Meltdown & Spectre
Intel CPU Vulnerabilities & AXS GUARD
Meltdown and Spectre exploit critical vulnerabilities in modern processors.
The hardware vulnerabilities allow an attacker to compromise the privileged memory of a processor by exploiting the way processes run in parallel.
While programs are typically not permitted to read data from other programs, a malicious program could exploit Meltdown and Spectre to get hold of secrets belonging to other running programs.
This may include passwords stored in a password managers or browsers, personal photos, emails, instant messages and even business-critical documents.

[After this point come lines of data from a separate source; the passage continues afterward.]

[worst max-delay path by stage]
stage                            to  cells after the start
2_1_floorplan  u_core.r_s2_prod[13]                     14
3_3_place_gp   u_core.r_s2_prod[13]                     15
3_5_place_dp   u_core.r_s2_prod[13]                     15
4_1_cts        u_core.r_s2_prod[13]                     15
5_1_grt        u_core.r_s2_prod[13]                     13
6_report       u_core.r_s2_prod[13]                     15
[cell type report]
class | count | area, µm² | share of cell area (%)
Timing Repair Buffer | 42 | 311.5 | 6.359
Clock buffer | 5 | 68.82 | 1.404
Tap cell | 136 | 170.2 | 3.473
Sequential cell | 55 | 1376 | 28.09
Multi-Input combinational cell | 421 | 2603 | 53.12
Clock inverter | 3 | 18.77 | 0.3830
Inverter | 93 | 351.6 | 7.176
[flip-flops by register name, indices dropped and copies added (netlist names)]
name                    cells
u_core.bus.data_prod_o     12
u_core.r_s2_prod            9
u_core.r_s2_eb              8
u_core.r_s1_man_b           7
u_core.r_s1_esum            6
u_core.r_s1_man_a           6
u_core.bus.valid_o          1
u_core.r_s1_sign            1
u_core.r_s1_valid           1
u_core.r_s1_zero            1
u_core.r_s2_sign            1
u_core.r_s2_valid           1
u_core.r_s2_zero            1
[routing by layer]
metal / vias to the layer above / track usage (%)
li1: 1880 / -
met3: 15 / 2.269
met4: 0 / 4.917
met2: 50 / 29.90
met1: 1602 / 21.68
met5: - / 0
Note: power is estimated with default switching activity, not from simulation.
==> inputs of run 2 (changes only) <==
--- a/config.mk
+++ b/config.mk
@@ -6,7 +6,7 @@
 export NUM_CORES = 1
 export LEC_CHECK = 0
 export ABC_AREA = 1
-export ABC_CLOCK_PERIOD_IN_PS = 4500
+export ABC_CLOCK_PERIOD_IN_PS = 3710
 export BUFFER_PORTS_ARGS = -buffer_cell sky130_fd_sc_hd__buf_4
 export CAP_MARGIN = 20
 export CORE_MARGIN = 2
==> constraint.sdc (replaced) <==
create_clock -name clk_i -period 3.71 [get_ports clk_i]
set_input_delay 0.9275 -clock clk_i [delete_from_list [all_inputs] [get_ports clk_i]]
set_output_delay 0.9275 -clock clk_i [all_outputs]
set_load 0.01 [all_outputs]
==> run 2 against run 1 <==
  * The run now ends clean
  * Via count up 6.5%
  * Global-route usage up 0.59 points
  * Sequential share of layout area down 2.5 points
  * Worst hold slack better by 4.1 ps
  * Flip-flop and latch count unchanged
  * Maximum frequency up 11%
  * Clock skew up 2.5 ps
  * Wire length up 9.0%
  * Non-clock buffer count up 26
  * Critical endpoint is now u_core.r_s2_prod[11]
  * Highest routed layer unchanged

How do these vulnerabilities affect AXS GUARD?
Bare Metal Environments
Attacks cannot be performed remotely.
To exploit the CPU vulnerabilities, an attacker must be able to log in to your appliance and have the ability to execute code.
By default, your AXS GUARD appliance can only be accessed by system administrators from the secure LAN. To execute code, console access privileges - which are disabled by default - are required.
Access to the web-based administrator tool and the console from the Internet are blocked by the firewall by default, which means the attacker would have to operate from the inside.
Virtual Appliances and Shared Hosting
The Meltdown en Spectre exploits are a bigger concern in virtual and shared hosting environments.
With shared hosting, a single point of access serves multiple clients, e.g. a terminal server. In a virtual environment, operating systems and applications are isolated from the underlying computer hardware by a hypervisor, which independently operates one or more virtual machines.
If a shared host is compromised, an attacker might be able to exploit any client connected to the shared host.
If a hypervisor is compromised, then attackers might be able to read the memory of any running virtual machine.
In both scenarios, AXS GUARD solely depends on the security provided by the hypervisor and the shared host.
Patches for the Meltdown bug are already being released - a Microsoft's Windows 10 patch has been released on Thursday, with updates for Windows 7 and 8 to follow in the next few days.
The latest version of Apple's macOS, 10.13.2, is patched, but earlier versions will need to be updated.
Some cyber-security experts have recommended blocking ads, browser scripts and page trackers as well.